The personal and medical information of patients, including age, body mass index (BMI), smoking, alcohol, chronic heart failure (CHF), diabetes, COPD, stroke, rheumatic disease, and diagnosis. The pre-operative laboratory examinations, including blood routine examination, glycated hemoglobin A1c (HbA1c), liver function test, serum potassium, and serum calcium, were collected from the electronic medical record (EMR) system. Meanwhile, we recorded the surgery-related parameters, including operation time, intraoperative blood loss, surgical level, and the number of fusion segments in this investigation.

Statistical Analysis

The statistical analyses were performed using SPSS for Windows software (ver. 26.0; SPSS Inc., Chicago, IL, USA). For continuous, normally distributed variables, means were calculated and compared using the independent student t-test; otherwise, the Mann–Whitney U-test was used for group comparisons. The chi-square test was used to analyze qualitative variables. Values of P < 0.05 were considered significant.

Training and Evaluation of ML Models

In this study, univariate and multivariate logistic regression tests were performed to identify the factors related to SSI following MIS-TLIF. Then, factors that were significant in both univariate and multivariate logistic regression were included and analyzed by stepwise regression. Next, the factors selected by stepwise regression are used as input variables to construct the machine learning (ML) models.

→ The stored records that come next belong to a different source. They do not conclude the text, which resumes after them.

`./config.mk`:
```
export PLATFORM = sky130hd
export DESIGN_NAME = Basys3_Top
export DESIGN_NICKNAME = Basys3_Top
export VERILOG_FILES = /design/flow/design.v
export SDC_FILE = /design/flow/constraint.sdc
export NUM_CORES = 4
export LEC_CHECK = 1
export CORE_AREA = 10 10 106 106
export DIE_AREA = 0 0 116 116
export SYNTH_HDL_FRONTEND = slang
export SYNTH_MEMORY_MAX_BITS = 65536
```
`./constraint.sdc`:
```
current_design Basys3_Top

set clk_period 2.5
set clk_io_pct 0.2

create_clock -name clk0 -period $clk_period [get_ports {clk}]

set non_clock_inputs [all_inputs -no_clocks]
set_input_delay [expr $clk_period * $clk_io_pct] -clock clk0 $non_clock_inputs
set_output_delay [expr $clk_period * $clk_io_pct] -clock clk0 [all_outputs]
```
`./design.v`:
```
module Basys3_Top(
    input  wire clk,
    input  wire reset,
    output wire [15:0] led,
    output wire [6:0] seg,
    output wire dp,
    output wire [3:0] an,
    input  wire sw0
);
    wire [31:0] PC_out;
    wire [31:0] Instr_out;
    wire [31:0] ALUResult_out;
    assign led = PC_out[15:0];
    Single_Cycle_Top_5stage CPU (
        .clk(clk),
        .reset(reset),
        .PC_out(PC_out),
        .Instr_out(Instr_out),
        .ALUResult_out(ALUResult_out),
        .rs1_out(), .rs2_out(), .rd_out(),
        .RD1_out(), .RD2_out(),
        .ALUControl_out(),
        .RegWrite_out(), .MemRead_out(), .MemWrite_out(),
        .MemData_out()
    );
    wire [15:0] display_value;
    assign display_value = sw0 ? ALUResult_out[31:16] : ALUResult_out[15:0];
    reg [3:0] hex_digit;
    reg [1:0] anode_sel;
    reg [16:0] refresh_counter;
    always @(posedge clk) begin
        refresh_counter <= refresh_counter + 1;
        anode_sel <= refresh_counter[16:15];
    end
    always @(*) begin
        case(anode_sel)
            2'b00: hex_digit = display_value[3:0];
            2'b01: hex_digit = display_value[7:4];
            2'b10: hex_digit = display_value[11:8];
            2'b11: hex_digit = display_value[15:12];
        endcase
    end
    assign an = ~(1 << anode_sel);  
    assign dp = 1'b1;              
    assign seg = (hex_digit == 4'h0) ? 7'b1000000 :
                 (hex_digit == 4'h1) ? 7'b1111001 :
                 (hex_digit == 4'h2) ? 7'b0100100 :
                 (hex_digit == 4'h3) ? 7'b0110000 :
                 (hex_digit == 4'h4) ? 7'b0011001 :
                 (hex_digit == 4'h5) ? 7'b0010010 :
                 (hex_digit == 4'h6) ? 7'b0000010 :
                 (hex_digit == 4'h7) ? 7'b1111000 :
                 (hex_digit == 4'h8) ? 7'b0000000 :
                 (hex_digit == 4'h9) ? 7'b0010000 :
                 (hex_digit == 4'hA) ? 7'b0001000 :
                 (hex_digit == 4'hB) ? 7'b0000011 :
                 (hex_digit == 4'hC) ? 7'b1000110 :
                 (hex_digit == 4'hD) ? 7'b0100001 :
                 (hex_digit == 4'hE) ? 7'b0000110 :
                 (hex_digit == 4'hF) ? 7'b0001110 : 7'b1111111;
endmodule
module EX_Stage(
    input  wire [31:0] RD1,
    input  wire [31:0] RD2,
    input  wire [31:0] ImmExt,
    input  wire [31:0] PC,
    input  wire ALUSrc,
    input  wire PCtoALU,
    input  wire [3:0]  ALUControl,
    output reg  [31:0] ALUResult,
    output wire Zero,
    output wire Negative,
    output reg  Carry,
    output reg  Overflow,
    output wire Less_signed,
    output wire Less_unsigned
);
    wire [31:0] ALU_A = (PCtoALU) ? PC : RD1;
    wire [31:0] ALU_B = (ALUSrc) ? ImmExt : RD2;
    wire signed [31:0] A_s = $signed(ALU_A);
    wire signed [31:0] B_s = $signed(ALU_B);
    assign Less_signed = (A_s < B_s);
    assign Less_unsigned = (ALU_A < ALU_B);
    assign Zero = (ALUResult == 32'b0);
    assign Negative = ALUResult[31];
    always @(*) begin
        Carry = 1'b0; Overflow = 1'b0; ALUResult = 32'b0;
        case (ALUControl)
            4'b0000: begin  
                {Carry, ALUResult} = {1'b0, ALU_A} + {1'b0, ALU_B};
                Overflow = (A_s[31] == B_s[31]) && (ALUResult[31] != A_s[31]);
            end
            4'b0001: begin  
                {Carry, ALUResult} = {1'b0, ALU_A} - {1'b0, ALU_B};
                Overflow = (A_s[31] != B_s[31]) && (ALUResult[31] != A_s[31]);
            end
            4'b0010: ALUResult = ALU_A & ALU_B;  
            4'b0011: ALUResult = ALU_A | ALU_B;  
            4'b0100: ALUResult = ALU_A ^ ALU_B;  
            4'b0101: ALUResult = ALU_A << ALU_B[4:0];  
            4'b0110: ALUResult = ALU_A >> ALU_B[4:0];  
            4'b0111: ALUResult = $signed(ALU_A) >>> ALU_B[4:0];  
            4'b1000: ALUResult = {31'b0, Less_signed};  
            4'b1001: ALUResult = {31'b0, Less_unsigned};  
            4'b1111: ALUResult = ALU_B;  
            default: ALUResult = 32'b0;
        endcase
    end
endmodule
module ID_Stage(
    input  wire        clk,
    input  wire        reset,
    input  wire [31:0] Instr,
    input  wire [31:0] WriteData,    
    output wire [31:0] RD1,
    output wire [31:0] RD2,
    output wire [31:0] ImmExt,
    output wire        RegWrite,
    output wire        MemRead,
    output wire        MemWrite,
    output wire        MemToReg,
    output wire        ALUSrc,
    output wire        Branch,
    output wire        Jal,
    output wire        Jalr,
    output wire        Lui,
    output wire        Auipc,
    output wire        PCtoALU,
    output wire [3:0]  ALUControl
);
    reg [31:0] Registers [0:31];
    integer i;
    initial begin
        $readmemh("reg_init.mem", Registers, 0, 31);
    end
    wire [4:0] rs1 = Instr[19:15];
    wire [4:0] rs2 = Instr[24:20];
    wire [4:0] rd  = Instr[11:7];
    always @(posedge clk or posedge reset) begin
        if (reset) begin
            for (i = 0; i < 32; i = i + 1)
                Registers[i] <= 32'b0;
        end else if (RegWrite && rd != 5'b0) begin
            Registers[rd] <= WriteData;
        end
    end
    assign RD1 = (rs1 == 5'b0) ? 32'b0 : Registers[rs1];
    assign RD2 = (rs2 == 5'b0) ? 32'b0 : Registers[rs2];
    wire [6:0] opcode = Instr[6:0];
    reg [31:0] imm;
    always @(*) begin
        case (opcode)
            7'b0010011, 7'b0000011, 7'b1100111:
                imm = {{20{Instr[31]}}, Instr[31:20]};  
            7'b0100011:
                imm = {{20{Instr[31]}}, Instr[31:25], Instr[11:7]};  
            7'b1100011:
                imm = {{19{Instr[31]}}, Instr[31], Instr[7],
                       Instr[30:25], Instr[11:8], 1'b0};  
            7'b0110111, 7'b0010111:
                imm = {Instr[31:12], 12'b0};  
            7'b1101111:
                imm = {{11{Instr[31]}}, Instr[31], Instr[19:12],
                       Instr[20], Instr[30:21], 1'b0};  
            default: imm = 32'b0;
        endcase
    end
    assign ImmExt = imm;
    reg regwrite_r, memread_r, memwrite_r, memtoreg_r, alusrc_r;
    reg branch_r, jal_r, jalr_r, lui_r, auipc_r, pctoalu_r;
    reg [1:0] ALUOp;
    reg [3:0] alucontrol_r;
    always @(*) begin
        regwrite_r = 0; memread_r = 0; memwrite_r = 0; memtoreg_r = 0;
        alusrc_r   = 0; branch_r = 0; jal_r = 0; jalr_r = 0;
        lui_r = 0; auipc_r = 0; pctoalu_r = 0; ALUOp = 2'b00;
        case (opcode)
            7'b0110011: begin  
                regwrite_r = 1; ALUOp = 2'b10;
            end
            7'b0010011: begin  
                regwrite_r = 1; ALUOp = 2'b10; alusrc_r = 1;
            end
            7'b0000011: begin  
                regwrite_r = 1; memread_r = 1; memtoreg_r = 1; alusrc_r = 1;
            end
            7'b0100011: begin  
                memwrite_r = 1; alusrc_r = 1;
            end
            7'b1100011: begin  
                branch_r = 1; ALUOp = 2'b01;
            end
            7'b1101111: begin  
                jal_r = 1; regwrite_r = 1;
            end
            7'b1100111: begin  
                jalr_r = 1; regwrite_r = 1; alusrc_r = 1;
            end
            7'b0110111: begin  
                lui_r = 1; regwrite_r = 1; alusrc_r = 1; ALUOp = 2'b10;
            end
            7'b0010111: begin  
                auipc_r = 1; regwrite_r = 1; alusrc_r = 1; pctoalu_r = 1;
            end
        endcase
    end
    always @(*) begin
        if (lui_r)
            alucontrol_r = 4'b1111;
        else begin
            case (ALUOp)
                2'b00: alucontrol_r = 4'b0000;  
                2'b01: alucontrol_r = 4'b0001;  
                2'b10: begin
                    case (Instr[14:12])
                        3'b000: alucontrol_r = (Instr[30]) ? 4'b0001 : 4'b0000;  
                        3'b001: alucontrol_r = 4'b0101;  
                        3'b010: alucontrol_r = 4'b1000;  
                        3'b011: alucontrol_r = 4'b1001;  
                        3'b100: alucontrol_r = 4'b0100;  
                        3'b101: alucontrol_r = (Instr[30]) ? 4'b0111 : 4'b0110;  
                        3'b110: alucontrol_r = 4'b0011;  
                        3'b111: alucontrol_r = 4'b0010;  
                        default: alucontrol_r = 4'b0000;
                    endcase
                end
                default: alucontrol_r = 4'b0000;
            endcase
        end
    end
    assign RegWrite   = regwrite_r;
    assign MemRead    = memread_r;
    assign MemWrite   = memwrite_r;
    assign MemToReg   = memtoreg_r;
    assign ALUSrc     = alusrc_r;
    assign Branch     = branch_r;
    assign Jal        = jal_r;
    assign Jalr       = jalr_r;
    assign Lui        = lui_r;
    assign Auipc      = auipc_r;
    assign PCtoALU    = pctoalu_r;
    assign ALUControl = alucontrol_r;
endmodule
module IF_Stage(
    input wire clk,
    input wire reset,
    input wire BranchTaken,
    input wire Jal,
    input wire Jalr,
    input wire [31:0] ImmExt,
    input wire [31:0] RD1,
    output reg [31:0] PC,
    output wire [31:0] Instr,
    output wire [31:0] PC_plus4
);
    (* rom_style = "block" *) reg [31:0] InstrMem [0:1023];  
    initial begin
        $readmemh("instructions.mem", InstrMem, 0, 46);  
    end
    wire [31:0] PC_NEXT;
    assign PC_NEXT = (Jal) ? (PC + ImmExt) :
                     (Jalr) ? ((RD1 + ImmExt) & ~32'h1) :
                     (BranchTaken) ? (PC + ImmExt) :
                     (PC + 32'd4);
    always @(posedge clk or posedge reset) begin
        if (reset)
            PC <= 32'h00000000;
        else
            PC <= PC_NEXT;
    end
    assign PC_plus4 = PC + 32'd4;
    assign Instr = InstrMem[PC[11:2]];  
endmodule
module MEM_Stage(
    input  wire clk,
    input  wire [31:0] ALUResult,
    input  wire [31:0] RD2,
    input  wire MemWrite,
    input  wire MemRead,
    input  wire Branch,
    input  wire [2:0]  funct3,
    input  wire Zero,
    input  wire Less_signed,
    input  wire Less_unsigned,
    output reg  [31:0] LoadData,
    output wire BranchTaken
);
    reg [31:0] Data_MEM [0:1023];
    initial begin
        $readmemh("data_mem.mem", Data_MEM, 0, 255);  
    end
    assign BranchTaken = (Branch && (
                          (funct3 == 3'b000 && Zero)         ||  
                          (funct3 == 3'b001 && !Zero)        ||  
                          (funct3 == 3'b100 && Less_signed)  ||  
                          (funct3 == 3'b101 && !Less_signed) ||  
                          (funct3 == 3'b110 && Less_unsigned)||  
                          (funct3 == 3'b111 && !Less_unsigned)   
                          ));
    always @(*) begin
        if (MemRead) begin
            case (funct3)
                3'b000: LoadData = {{24{Data_MEM[ALUResult][7]}},  Data_MEM[ALUResult][7:0]};    
                3'b001: LoadData = {{16{Data_MEM[ALUResult][15]}}, Data_MEM[ALUResult][15:0]};   
                3'b010: LoadData = Data_MEM[ALUResult];                                          
                3'b100: LoadData = {24'b0, Data_MEM[ALUResult][7:0]};                            
                3'b101: LoadData = {16'b0, Data_MEM[ALUResult][15:0]};                           
                default: LoadData = 32'b0;
            endcase
        end else
            LoadData = 32'b0;
    end
    always @(posedge clk) begin
        if (MemWrite) begin
            case (funct3)
                3'b000: Data_MEM[ALUResult][7:0]   <= RD2[7:0];    
                3'b001: Data_MEM[ALUResult][15:0]  <= RD2[15:0];   
                3'b010: Data_MEM[ALUResult]        <= RD2;         
            endcase
        end
    end
endmodule
module Single_Cycle_Top_5stage(
    input  wire clk,
    input  wire reset,
    output wire [31:0] PC_out,
    output wire [31:0] Instr_out,
    output wire [31:0] ALUResult_out,
    output wire [4:0]  rs1_out,
    output wire [4:0]  rs2_out,
    output wire [4:0]  rd_out,
    output wire [31:0] RD1_out,
    output wire [31:0] RD2_out,
    output wire [3:0]  ALUControl_out,
    output wire        RegWrite_out,
    output wire        MemRead_out,
    output wire        MemWrite_out,
    output wire [31:0] MemData_out
);
    wire [31:0] PC, Instr, PC_plus4;
    wire [31:0] RD1, RD2, ImmExt;
    wire [31:0] ALUResult, LoadData, WriteData;
    wire Zero, Negative, Carry, Overflow, Less_signed, Less_unsigned;
    wire BranchTaken;
    wire RegWrite, MemRead, MemWrite, MemToReg, ALUSrc;
    wire Branch, Jal, Jalr, Lui, Auipc, PCtoALU;
    wire [3:0] ALUControl;
    IF_Stage IF (
        .clk(clk),
        .reset(reset),
        .BranchTaken(BranchTaken),
        .Jal(Jal),
        .Jalr(Jalr),
        .ImmExt(ImmExt),
        .RD1(RD1),
        .PC(PC),
        .Instr(Instr),
        .PC_plus4(PC_plus4)
    );
    assign PC_out    = PC;
    assign Instr_out = Instr;
    ID_Stage ID (
        .clk(clk),
        .reset(reset),
        .Instr(Instr),
        .WriteData(WriteData),
        .RD1(RD1),
        .RD2(RD2),
        .ImmExt(ImmExt),
        .RegWrite(RegWrite),
        .MemRead(MemRead),
        .MemWrite(MemWrite),
        .MemToReg(MemToReg),
        .ALUSrc(ALUSrc),
        .Branch(Branch),
        .Jal(Jal),
        .Jalr(Jalr),
        .Lui(Lui),
        .Auipc(Auipc),
        .PCtoALU(PCtoALU),
        .ALUControl(ALUControl)
    );
    EX_Stage EX (
        .RD1(RD1),
        .RD2(RD2),
        .ImmExt(ImmExt),
        .PC(PC),
        .ALUSrc(ALUSrc),
        .PCtoALU(PCtoALU),
        .ALUControl(ALUControl),
        .ALUResult(ALUResult),
        .Zero(Zero),
        .Negative(Negative),
        .Carry(Carry),
        .Overflow(Overflow),
        .Less_signed(Less_signed),
        .Less_unsigned(Less_unsigned)
    );
    assign ALUResult_out = ALUResult;
    MEM_Stage MEM (
        .clk(clk),
        .ALUResult(ALUResult),
        .RD2(RD2),
        .MemWrite(MemWrite),
        .MemRead(MemRead),
        .Branch(Branch),
        .funct3(Instr[14:12]),
        .Zero(Zero),
        .Less_signed(Less_signed),
        .Less_unsigned(Less_unsigned),
        .LoadData(LoadData),
        .BranchTaken(BranchTaken)
    );
    WB_Stage WB (
        .ALUResult(ALUResult),
        .LoadData(LoadData),
        .PC_plus4(PC_plus4),
        .ImmU(ImmExt),
        .MemToReg(MemToReg),
        .Jal(Jal),
        .Jalr(Jalr),
        .Lui(Lui),
        .WriteData(WriteData)
    );
    assign rs1_out        = Instr[19:15];
    assign rs2_out        = Instr[24:20];
    assign rd_out         = Instr[11:7];
    assign RD1_out        = RD1;
    assign RD2_out        = RD2;
    assign ALUControl_out = ALUControl;
    assign RegWrite_out   = RegWrite;
    assign MemRead_out    = MemRead;
    assign MemWrite_out   = MemWrite;
    assign MemData_out    = LoadData;
endmodule
module WB_Stage(
    input  wire [31:0] ALUResult,
    input  wire [31:0] LoadData,
    input  wire [31:0] PC_plus4,
    input  wire [31:0] ImmU,
    input  wire MemToReg,
    input  wire Jal,
    input  wire Jalr,
    input  wire Lui,
    output wire [31:0] WriteData
);
    assign WriteData = (Jal || Jalr) ? PC_plus4 :
                       (Lui) ? ImmU :
                       (MemToReg) ? LoadData :
                       ALUResult;
endmodule
```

In its most basic sense, machine learning uses programmed algorithms that learn and optimize their operations by analyzing input data to make predictions within an acceptable range (15–18). In this study, 10-fold cross-validation was adopted, which means patients were randomly divided into a training set and a validation set at a ratio of 9:1 in each round. After 10 rounds, where all the patients are used for the test, the evaluation process ends. We developed five types of ML algorithms to model our data: k-Nearest Neighbor (KNN), Decision tree (DT), Support vector machine (SVM), Random Forest (RF), Multi-Layer Perceptron (MLP), Naïve Bayes (NB). When training the prediction model, we used 10-fold cross-validation (CV) on the training data to avoid overfitting and find the optimal hyperparameters. Then, Python software was used to further train the ML algorithms. To assess the performance of the ML algorithms, the area under the receiver operating characteristic (AUC) value, and sensitivity, specificity, and the whole dataset accuracy (ACC) of ML algorithms were reported. Of these, the ACC, sensitivity, and specificity were determined by the following formula:

$\begin{array}{l}ACC=\frac{TP+TN}{TP+TN+FP+FN}\\ Sensitivity=\frac{TP}{TP+FN}\\ Specificity=\frac{TN}{FP+TN}\end{array}$

In these formulas, TP: true positive; TN: true negative; FP: false positive; and FN: false negative. When we evaluated the performance of different ML algorithms, the closer the AUC was to 1, the better the classification performance of the model. In general, AUC > 0.7 indicated good performance of the model. We next determined the AUC values by comparing different ML algorithms, with the best performing algorithm as the final predictive model. Data analysis was performed using programs written in Python programming. The Python packages, including Scikit-learn 0.24.2 (19) and Python 3.8, are adopted for ML algorithms. A two-tailed P < 0.05 was deemed statistically significant. The flowchart of the study is presented in Figure 1.

FIGURE 1

Figure 1. Overall flowchart of whole process. The final prediction model was determined by the result of maximum AUC and ACC. MIS-TLIF, minimally invasive transforaminal lumbar interbody fusion; SSI, surgical site infection; EMR, electronic medical record; AIC, Akaike information criterion; AUC, area under the curve; ACC, accuracy; KNN, k-Nearest Neighbor; DT, Decision tree; SVM, Support vector machine; RF, Random Forest; MLP, Multi-Layer Perceptron; NB, Naïve bayes.

Results

Patients' Characteristics

In this study, a total of 705 cases were included, 401 (56.9%) males and 304 (43.1%) females, mean (58.7 ± 7.2) years old. Among the 705 cases, SSI occurred in 33 (4.68%) cases, i.e., the SSI group; other cases were in the Non-SSI group. Among the SSI and Non-SSI groups, there were statistically significant differences in age (p < 0.001), BMI (p < 0.001), smoking (p = 0.002), diabetes (p < 0.001), ASA (p = 0.005), operation time (p < 0.001), estimated blood loss (EBL) (p < 0.001), number of fusion segments (p < 0.001), pre-operative HbA1c (p < 0.001), pre-operative albumin (p < 0.001), and pre-operative fibrinogen (p < 0.001). There were no significant differences in remaining parameters between the SSI and Non-SSI groups. The detailed results of the parameters are shown in Table 1.

TABLE 1

Table 1. Comparison of variables between the SSI group and non-SSI group.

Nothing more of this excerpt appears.